PUBLISHED ON JUN 1, 2017 — R

We discussed a paper in journal club today (Tan et al. 2017), where three outliers were removed from a plot with just seven data points. The authors were happy to report a correlation coefficient (r) of 0.99. Here is their Fig. 2b (doesn’t matter what’s on the axes), where ‘outliers’ were labelled with open symbols.

What value of r do we expect between two normally distributed variables (where n=7), when we remove three points so that r is maximal?
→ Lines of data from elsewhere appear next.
[config.mk]
export PLATFORM = sky130hd
export DESIGN_NAME = nand_seq_ctrl
export DESIGN_NICKNAME = d
export VERILOG_FILES = /design/src/rtl/nand_seq_ctrl.sv
export SDC_FILE = /design/constraint.sdc
export NUM_CORES = 1
export LEC_CHECK = 0
export ABC_AREA = 1
export CAP_MARGIN = 20
export CORE_MARGIN = 2
export CORE_UTILIZATION = 50
export DETAILED_ROUTE_END_ITERATION = 7
export GPL_TIMING_DRIVEN = 0
export PLACE_DENSITY = 0.75
export SYNTH_ARGS = -nofsm -noshare
export SYNTH_HDL_FRONTEND = slang
export SYNTH_SLANG_ARGS = --single-unit
[constraint.sdc]
create_clock -name clk -period 1.84 [get_ports clk]
set_input_delay 0.184 -clock clk [delete_from_list [all_inputs] [get_ports clk]]
set_output_delay 0.184 -clock clk [all_outputs]
set_load 0.02 [all_outputs]
[src/rtl/nand_seq_ctrl.sv]
// Bit-serial logic unit: every result bit is built from a short sequence of
// evaluations of one shared 2-input NAND cell, one evaluation per clock.
module nand_seq_ctrl #(
    parameter int unsigned WIDTH = 8
) (
    input  logic             clk,
    input  logic             rst,
    input  logic             start,
    input  logic [2:0]       op,
    input  logic [WIDTH-1:0] a,
    input  logic [WIDTH-1:0] b,
    output logic             busy,
    output logic             done,
    output logic [WIDTH-1:0] y,
    output logic             err
);

    localparam int unsigned IDX_W  = (WIDTH > 1) ? $clog2(WIDTH) : 1;
    localparam int unsigned STEP_W = 3;

    localparam logic [2:0] OP_NAND = 3'b000;
    localparam logic [2:0] OP_AND  = 3'b001;
    localparam logic [2:0] OP_OR   = 3'b010;
    localparam logic [2:0] OP_NOR  = 3'b011;
    localparam logic [2:0] OP_XOR  = 3'b100;
    localparam logic [2:0] OP_XNOR = 3'b101;
    localparam logic [2:0] OP_NOT  = 3'b110;
    localparam logic [2:0] OP_ILL  = 3'b111;

    typedef enum logic [1:0] {IDLE, EXEC, DONE} state_t;
    typedef enum logic [2:0] {SRC_A, SRC_B, SRC_T, SRC_U, SRC_V, SRC_YP} src_t;
    typedef enum logic [2:0] {DST_T, DST_U, DST_V, DST_YP, DST_Y} dst_t;

    state_t              state, state_nx;
    logic [WIDTH-1:0]    a_q, b_q, a_nx, b_nx, y_nx;
    logic [2:0]          op_q, op_nx;
    logic [IDX_W-1:0]    bit_idx, bit_nx;
    logic [STEP_W-1:0]   step, step_nx, step_last;
    logic                t_q, u_q, v_q, yp_q, t_nx, u_nx, v_nx, yp_nx;
    logic                busy_nx, done_nx, err_nx;
    logic                accept, illegal, last_step, last_bit;
    src_t                src0, src1;
    dst_t                dst;
    logic                nand_x0, nand_x1, nand_y;

    assign last_step = (step == step_last);
    assign last_bit  = (bit_idx == IDX_W'(WIDTH - 1));

    // Step microcode: operand sources and destination for the current step
    always_comb begin
        src0      = SRC_A;
        src1      = SRC_B;
        dst       = DST_Y;
        step_last = STEP_W'(0);
        case (op_q)
            OP_NOT: src1 = SRC_A;
            OP_AND: begin
                step_last = STEP_W'(1);
                if (step == STEP_W'(0)) dst = DST_T;
                else begin src0 = SRC_T; src1 = SRC_T; end
            end
            OP_OR, OP_NOR: begin
                step_last = (op_q == OP_OR) ? STEP_W'(2) : STEP_W'(3);
                case (step)
                    STEP_W'(0): begin src1 = SRC_A; dst = DST_T; end
                    STEP_W'(1): begin src0 = SRC_B; dst = DST_U; end
                    STEP_W'(2): begin
                        src0 = SRC_T; src1 = SRC_U;
                        dst  = (op_q == OP_OR) ? DST_Y : DST_YP;
                    end
                    default:    begin src0 = SRC_YP; src1 = SRC_YP; end
                endcase
            end
            OP_XOR, OP_XNOR: begin
                step_last = (op_q == OP_XOR) ? STEP_W'(3) : STEP_W'(4);
                case (step)
                    STEP_W'(0): dst = DST_T;
                    STEP_W'(1): begin src1 = SRC_T; dst = DST_U; end
                    STEP_W'(2): begin src0 = SRC_B; src1 = SRC_T; dst = DST_V; end
                    STEP_W'(3): begin
                        src0 = SRC_U; src1 = SRC_V;
                        dst  = (op_q == OP_XOR) ? DST_Y : DST_YP;
                    end
                    default:    begin src0 = SRC_YP; src1 = SRC_YP; end
                endcase
            end
            default: ;
        endcase
    end

    // State register
    always_ff @(posedge clk) begin
        if (rst) state <= IDLE;
        else     state <= state_nx;
    end

    // Next-state logic; an illegal op goes straight to DONE with err
    always_comb begin
        state_nx = state;
        accept   = 1'b0;
        illegal  = 1'b0;
        case (state)
            IDLE, DONE: begin
                state_nx = IDLE;
                if (start) begin
                    if (op == OP_ILL) begin
                        illegal  = 1'b1;
                        state_nx = DONE;
                    end else begin
                        accept   = 1'b1;
                        state_nx = EXEC;
                    end
                end
            end
            EXEC:    if (last_step && last_bit) state_nx = DONE;
            default: state_nx = IDLE;
        endcase
    end

    // Output/datapath logic around the single NAND cell
    always_comb begin
        a_nx    = a_q;
        b_nx    = b_q;
        op_nx   = op_q;
        bit_nx  = bit_idx;
        step_nx = step;
        t_nx    = t_q;
        u_nx    = u_q;
        v_nx    = v_q;
        yp_nx   = yp_q;
        y_nx    = y;
        err_nx  = 1'b0;
        busy_nx = (state_nx == EXEC);
        done_nx = (state_nx == DONE);

        case (src0)
            SRC_A:   nand_x0 = a_q[bit_idx];
            SRC_B:   nand_x0 = b_q[bit_idx];
            SRC_T:   nand_x0 = t_q;
            SRC_U:   nand_x0 = u_q;
            SRC_V:   nand_x0 = v_q;
            default: nand_x0 = yp_q;
        endcase
        case (src1)
            SRC_A:   nand_x1 = a_q[bit_idx];
            SRC_B:   nand_x1 = b_q[bit_idx];
            SRC_T:   nand_x1 = t_q;
            SRC_U:   nand_x1 = u_q;
            SRC_V:   nand_x1 = v_q;
            default: nand_x1 = yp_q;
        endcase
        nand_y = ~(nand_x0 & nand_x1);

        if (accept) begin
            a_nx    = a;
            b_nx    = b;
            op_nx   = op;
            bit_nx  = IDX_W'(0);
            step_nx = STEP_W'(0);
            t_nx    = 1'b0;
            u_nx    = 1'b0;
            v_nx    = 1'b0;
            yp_nx   = 1'b0;
        end else if (illegal) begin
            err_nx = 1'b1;
        end else if (state == EXEC) begin
            case (dst)
                DST_T:   t_nx  = nand_y;
                DST_U:   u_nx  = nand_y;
                DST_V:   v_nx  = nand_y;
                DST_YP:  yp_nx = nand_y;
                default: y_nx[bit_idx] = nand_y;
            endcase
            if (last_step) begin
                step_nx = STEP_W'(0);
                t_nx    = 1'b0;
                u_nx    = 1'b0;
                v_nx    = 1'b0;
                yp_nx   = 1'b0;
                if (!last_bit) bit_nx = bit_idx + IDX_W'(1);
            end else begin
                step_nx = step + STEP_W'(1);
            end
        end
    end

    // Datapath and output registers
    always_ff @(posedge clk) begin
        if (rst) begin
            a_q     <= '0;
            b_q     <= '0;
            op_q    <= 3'b000;
            bit_idx <= '0;
            step    <= '0;
            t_q     <= 1'b0;
            u_q     <= 1'b0;
            v_q     <= 1'b0;
            yp_q    <= 1'b0;
            y       <= '0;
            busy    <= 1'b0;
            done    <= 1'b0;
            err     <= 1'b0;
        end else begin
            a_q     <= a_nx;
            b_q     <= b_nx;
            op_q    <= op_nx;
            bit_idx <= bit_nx;
            step    <= step_nx;
            t_q     <= t_nx;
            u_q     <= u_nx;
            v_q     <= v_nx;
            yp_q    <= yp_nx;
            y       <= y_nx;
            busy    <= busy_nx;
            done    <= done_nx;
            err     <= err_nx;
        end
    end

endmodule

Word level (Yosys, flattened, before mapping):

Index checks and enable logic that the tools add are counted.

* add/sub/neg operators: 2
* multipliers: 0
* div/mod/pow operators: 0
* magnitude comparators: 2
* equality and inequality tests: 27
* shift-type cells: 0
* muxes and demuxes: 46
* bitwise operators: 6
* reductions and logical operators: 25

Operator list (count)
* case mux 3 bit (3 select lines): 8
* equality test 3 x 2 -> 1 bit, second input constant: 10
* case mux 3 bit (4 select lines): 2
* equality test 3 bit, second input constant: 7
* two-way mux 1 bit: 19
* equality test 3 x 1 -> 1 bit, second input constant: 5
* two-way mux 3 bit: 5
* zero test 3 bit: 4
* AND reduction 3 bit: 4
* OR reduction 2 bit: 6
* two-way mux 2 bit: 5
* case mux 1 bit (5 select lines): 2
* bitwise mux 8 bit: 1
* AND reduction 4 bit: 2
* nonzero test 2 bit: 4
* adder 3 x 1 -> 3 bit, second input constant: 2
* binary-select mux 1 bit (select 3 bit): 2
* NOT 1 bit: 5
* equality test 2 x 1 -> 1 bit, second input constant: 2
* equality test 2 bit, second input constant: 2
* < comparator 3 x 4 -> 1 bit, second input constant: 1
* case mux 2 bit (2 select lines): 1
* OR reduction 4 bit: 1
* demux 1 bit (select 3 bit): 1
* 6 further kinds: 7

* bits in registers: 42
* bits in latches: 0
* memory bits (writable): 0
* ROM bits: 0
* input bits: 22
* output and inout bits: 11
* logic and storage cells: 122
* memories: 0

Depth between registers and ports, before layout:

* word-level depth: 10
* mapped depth: 16
* gate-level depth less buffers: 16

Worst setup path after synthesis:

Ideal clock, no wire load.

* path type: flip-flop to flip-flop
* start: register op_q[1]
* end: register y[0]
* setup time: 113 ps
* arrival: 1678 ps
* required time: 1727 ps
* setup slack: 49 ps
* stages on the path, launching flop included: 14
* buffers on the path: 0
* clock period less this slack: 1791 ps
* cells stage by stage: dfxtp_1 > inv_2 > ha_1 > nand3_1 > nand2_1 > inv_2 > nor2_1 > nand2_1 > nand2_1 > inv_1 > nand2_1 > nand2_4 > o21ai_1 > inv_1

* longest elaborated chain between the ends: 8
* elaborated cells on any way between the ends: 37
* classes of those cells: eq/ne: 17; mux: 10; bitwise: 3; reduce/logical: 7

Ends and longest elaborated chain
* from (decl): line 36 `logic [2:0] op_q, op_nx;`
* from (signal assigned): line 206 `op_q <= op_nx;`
* equality test 3 bit (tied with other cells): line 55, 82
* two-way mux 3 bit (tied with other cells): line 82 `dst = (op_q == OP_XOR) ? DST_Y : DST_YP;`
* case mux 3 bit (4 select lines) (tied with other cells): line 76 `case (step)`
* case mux 3 bit (3 select lines) (tied with other cells): line 55 `case (op_q)`
* equality test 3 x 2 -> 1 bit (tied with other cells): line 167 `case (dst)`
* OR reduction 4 bit (no line) or AND 1 bit (tied branches)
* NOT 1 bit, on equally long branches
* AND reduction 4 bit (no line) or bitwise mux 8 bit (tied branches)
* to (signal assigned): line 213 `y <= y_nx;`
* to (decl): line 14 `output logic [WIDTH-1:0] y,`

Parallel ways exist; a longest one is shown, timed or not.
A chain may end at the register's enable or synchronous reset.

Worst setup path after layout:

* start: register step[1]
* end: register v_q

* longest elaborated chain between the ends: 10
* elaborated cells on any way between the ends: 38
* classes of those cells: eq/ne: 13; mux: 16; bitwise: 2; reduce/logical: 7

Ends and longest elaborated chain
* from (decl): line 38 `logic [STEP_W-1:0] step, step_nx, step_last;`
* from (signal assigned): line 208 `step <= step_nx;`
* equality test 3 x 2 -> 1 bit (tied with other cells): line 64, 76
* OR reduction 2 bit (no line)
* case mux 3 bit (3 select lines): line 76
* case mux 3 bit (4 select lines) or case mux 3 bit (3 select lines) (tied branches): line 55
* equality test 3 bit (tied with other cells): line 144 `case (src1)`
* case mux 1 bit (5 select lines), on equally long branches: line 144, 136
* AND 1 bit: line 152 `nand_y = ~(nand_x0 & nand_x1);`
* NOT 1 bit: line 152
* two-way mux 1 bit: line 167
* two-way mux 1 bit: line 174 `if (last_step) begin`
* to (signal assigned): line 211 `v_q <= v_nx;`
* to (decl): line 39 `logic t_q, u_q, v_q, yp_q, t_nx, u_nx, v_nx, yp_nx;`

Parallel ways exist; a longest one is shown, timed or not. The select of a mux whose other input is x is not followed.

==> results.md <==
- Crit start category: flop
- GRT Util Overall: about 24%
- Area grow syn2layout: 35.5%
- Total gr overflow: 0
- FF-to-FF End: v_q
- Mean cell area of the mapped netlist: roughly 6.4 µm²
- Cell Int Power: approximately 1.6 mW
- R2R setup slack: -60 ps
- Count leader, synth: nand2_1
- Boundary Pins: 33
- Post-route cell area: 3370 µm²
- Fillers: 420
- Final setup fails: 16
- Routed wire per std cell: around 13 µm
- Crit end category: flop
- Number of global-route vias before repair: 2421
- CTS H-tree lvls: 2
- Number of diodes: 0
- Fin. Hold Viols: 0
- Worst endpoint required time: 2080 ps
- Unrepaired setup endpoints after global routing: true
- Setup slack after layout: -55.6 ps
- Ys async rst share: 0%
- Placement Cell Area: approximately 2900 µm²
- Setup CP Type: reg2reg
- Syn Nets: 419
- Die Width: 74.6 µm
- Placed cells: 487
- First-pass GRT wire length: between 10000 and 15000 µm
- Via density: 5.10
- Clk buf depth: 2
- First-pass detailed-route iteration total: 5
- Row Count: 25
- Final design utilization: 71.0%
- Net Switching: 0.928 mW
- Hold wc startpoint: a_q[3]
- Via count: 2572
- Power share of the clock group: between 20% and 30%
- Yosys Warn Count: 0
- Synthesized area: 2490 µm²
- Initial DRC Count: 130
- Sw Ratio: around 37%
- Count of unique library cells instantiated by Yosys: 29
- DRC: 0
- Yosys top cell area share: 33.8%
- Fmax: 528 MHz
- Peak VDD IR: 0.581 mV
- GPL Wtd Cong: 0.856
- Run status: finished with violations
- Largest net degree at the start of global routing: 13
- CTS tree: done
- Register-to-Register Path Depth: 15
- Core area: 4750 µm²
- Crit path launch: step[1]
- Root buffer cell: clkbuf_8
- Initial antenna violation count: 0
- Hold Crit Endpoint: a_q[3]
- Clk_skew: 11.5 ps
- Largest area contributor in the netlist: dfxtp_1
- Worst hold path type: reg2reg
- Final period util: 103%
- Starting Density: 52.4%
- Num CTS Buffers: 5
- PwrDens: roughly 740 nW/µm²
- MaxCap Viol Count: 0
- Final non-filler cell total: 504
- Leakage power: 1.55 nW
- Reg2reg start: step[1]
- Clock-pin slew on the worst setup and hold paths: 80 ps
- Routed WL: 6480 µm
- Fraction of layout cells with a size suffix above 1: 22.7%
- Worst Hold Depth: 2
- CP Max Fanout: 5
- Top cells by area, synth: dfxtp_1, nand2_1, nor2_1
- Crit path DAT: around 2100 ps
- Worst-margin pin slew: approximately 430 ps
- Yosys reg bits: 42
- Slew headroom: 71.1%
- Synth Flop Type: dfxtp_1
- Logic pwr share: 35.7%
- Die H: 74.6 µm
- Failing checks: negative setup slack
- Sequential share of power: a little over two fifths
- Cells after synthesis: a little under 400
- Skew-Pair Late Insertion Delay: 290 ps
- Clk sinks: between 40 and 50
- HPWL after DPL: 4370 µm
- Post-synthesis sequential area ratio: 33.8%
- Die area: 5560 µm²
- Post-synth EDFFs: 0
- Max Slew Vio Count: 0
- Antenna-violating nets left: 0
- Synth top cells by count: nand2_1, nor2_1, inv_1
- Reg area: about 860 µm²
- Port bufs: 32
- Final min period: 1900 ps
- Multi-input logic area: 1710 µm²
- Layout net count: 468
critical path: stages (launching register included):
cell	delay [ps]
dfxtp_4	370
buf_6	120
ha_4	180
o21ai_4	190
nand3_2	90
nand2_1	90
nand2_1	90
nand2_1	80
nand2_1	40
nand2_1	60
nand2_1	50
inv_1	60
nand2_2	80
nand2_4	120
nand2_4	80
a21oi_2	130
through the flow:
step | hold slack [ps] | setup slack [ps] | setup TNS, ps | power [mW]
3_5_place_dp | 471 | -261 | -4210 | 1.78
3_3_place_gp | 463 | -236 | -3600 | 1.76
6_report | 485 | -55.6 | -466 | 2.51
4_1_cts | 491 | 1.76 | 0 | 2.42
5_1_grt | 514 | -165 | -2530 | 2.67
2_1_floorplan | 345 | 49.2 | 0 | 1.58
sequential cells by signal, summed over array words and instances (netlist names):
| signal | count |
|---|---|
| a_q | 8 |
| err | 1 |
| y | 8 |
| u_q | 1 |
| busy | 1 |
| op_q | 3 |
| t_q | 1 |
| step | 3 |
| state | 2 |
| done | 1 |
| b_q | 8 |
| bit_idx | 3 |
| v_q | 1 |
| yp_q | 1 |
metal layers:
metal	GRT usage, %	vias to the layer above	routed length, µm
li1	-	1327	-
met1	28.4	1165	2730
met2	43.8	60	3360
met3	5.01	20	205
met4	9.33	0	185
met5	0	-	0
power by group through the flow:
stage / logic [mW] / clock network [mW] / registers (mW)
floorplan: 0.522 / 0 / 1.06
detailed placement: 0.722 / 0 / 1.06
global route: 1.00 / 0.613 / 1.06
finish: 0.896 / 0.565 / 1.05
global placement: 0.707 / 0 / 1.06
CTS: 0.800 / 0.575 / 1.05
layout make-up:
cell class	instances	share of cell area [%]
Inverter	54	6.34
Clock inverter	1	0.222
Timing Repair Buffer	42	11.8
Buffer	6	0.779
Clock buffer	6	2.15
Multi-Input combinational cell	286	50.7
Sequential cell	42	25.5
Tap cell	67	2.48
logic make-up (layout without fill, tap and decap cells):
logic type               after synthesis  count (layout)  synth area share [%]
AND/OR/NAND/NOR                      206             207                  36.4
AO/OA/AOI/OAI                         67              67                  14.6
buffers and inverters                 61             109                  9.35
flip-flops                            42              42                  33.8
XOR/XNOR                               3               3                  1.36
adder cells (fa/ha/maj)                9               9                  4.52
what timing repair did:
item,4_1_cts,5_1_grt
pin swaps,5,13
endpoints found under the setup margin,22,22
setup buffers,5,5
hold buffers,0,0
gates cloned,1,0
resized for setup,39,49
cells in the final DEF (no fill, tap or decap), drive strengths merged:
cell / netlist / final
a21o: 1 / 1
a21oi: 24 / 24
a31oi: 2 / 2
buf: 1 / 10
clkbuf: 6 / 12
clkdlybuf4s50: 0 / 32
clkinv: 2 / 2
clkinvlp: 0 / 1
dfxtp: 42 / 42
ha: 9 / 9
inv: 52 / 52
nand2: 106 / 107
nand3: 30 / 30
nand3b: 1 / 1
nand4: 3 / 3
nor2: 65 / 65
nor3: 1 / 1
o21ai: 38 / 38
o21bai: 2 / 2
xor2: 3 / 3
worst max-delay path by stage:
stage                       to  slack (ps)  cells past startpoint
floorplan                 y[0]          50                     13
detailed placement  bit_idx[1]        -260                      7
CTS                        v_q           2                     14
finish                     v_q         -60                     15
global placement    bit_idx[2]        -240                      7
global route              y[4]        -170                     16
Power figures use the tool's default switching activity.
# Take 7 normally distributed points, try all combinations where we choose 4
# points, and select the one with the highest correlation.
cherrypick <- function(plotit=FALSE){
  x <- rnorm(7, mean = 28, sd = 1)
  y <- rnorm(7, mean = 26, sd = 1)
  
  m <- combn(7, 4)
  cr <- apply(m, 2, function(i)cor(x[i],y[i]))
  
  if(plotit){ 
    ii <- m[,which.max(abs(cr))]
    
    plot(x,y)
    points(x[ii], y[ii], pch=19)
    abline(lm(y[ii] ~ x[ii]), lty=5)
  } else {
    return(max(abs(cr)))
  }
}

A few examples with the above function, where the regression line uses the four solid points (and the remaining 3 are ‘outliers’).

set.seed(1234)
par(mfrow=c(3,3), mar=c(2.2,2.2,0.2,0.2), 
    cex.axis=0.8,
    cex.lab=0.8, mgp=c(1.2,0.4,0), tcl=0.2)
for(i in 1:9)cherrypick(plotit=TRUE)

Now we simulate ten thousand times and get the distribution of the cherry-picked r (absolute values).

picks <- replicate(10^4, cherrypick())

hist(picks, breaks=100, col="darkgrey", border="darkgrey",
     xlab="Correlation coefficient n=4", main="")

Clearly high values of r are very likely. In this simulation, 87% of simulated r values were above 0.9, and 66.5% above 0.95.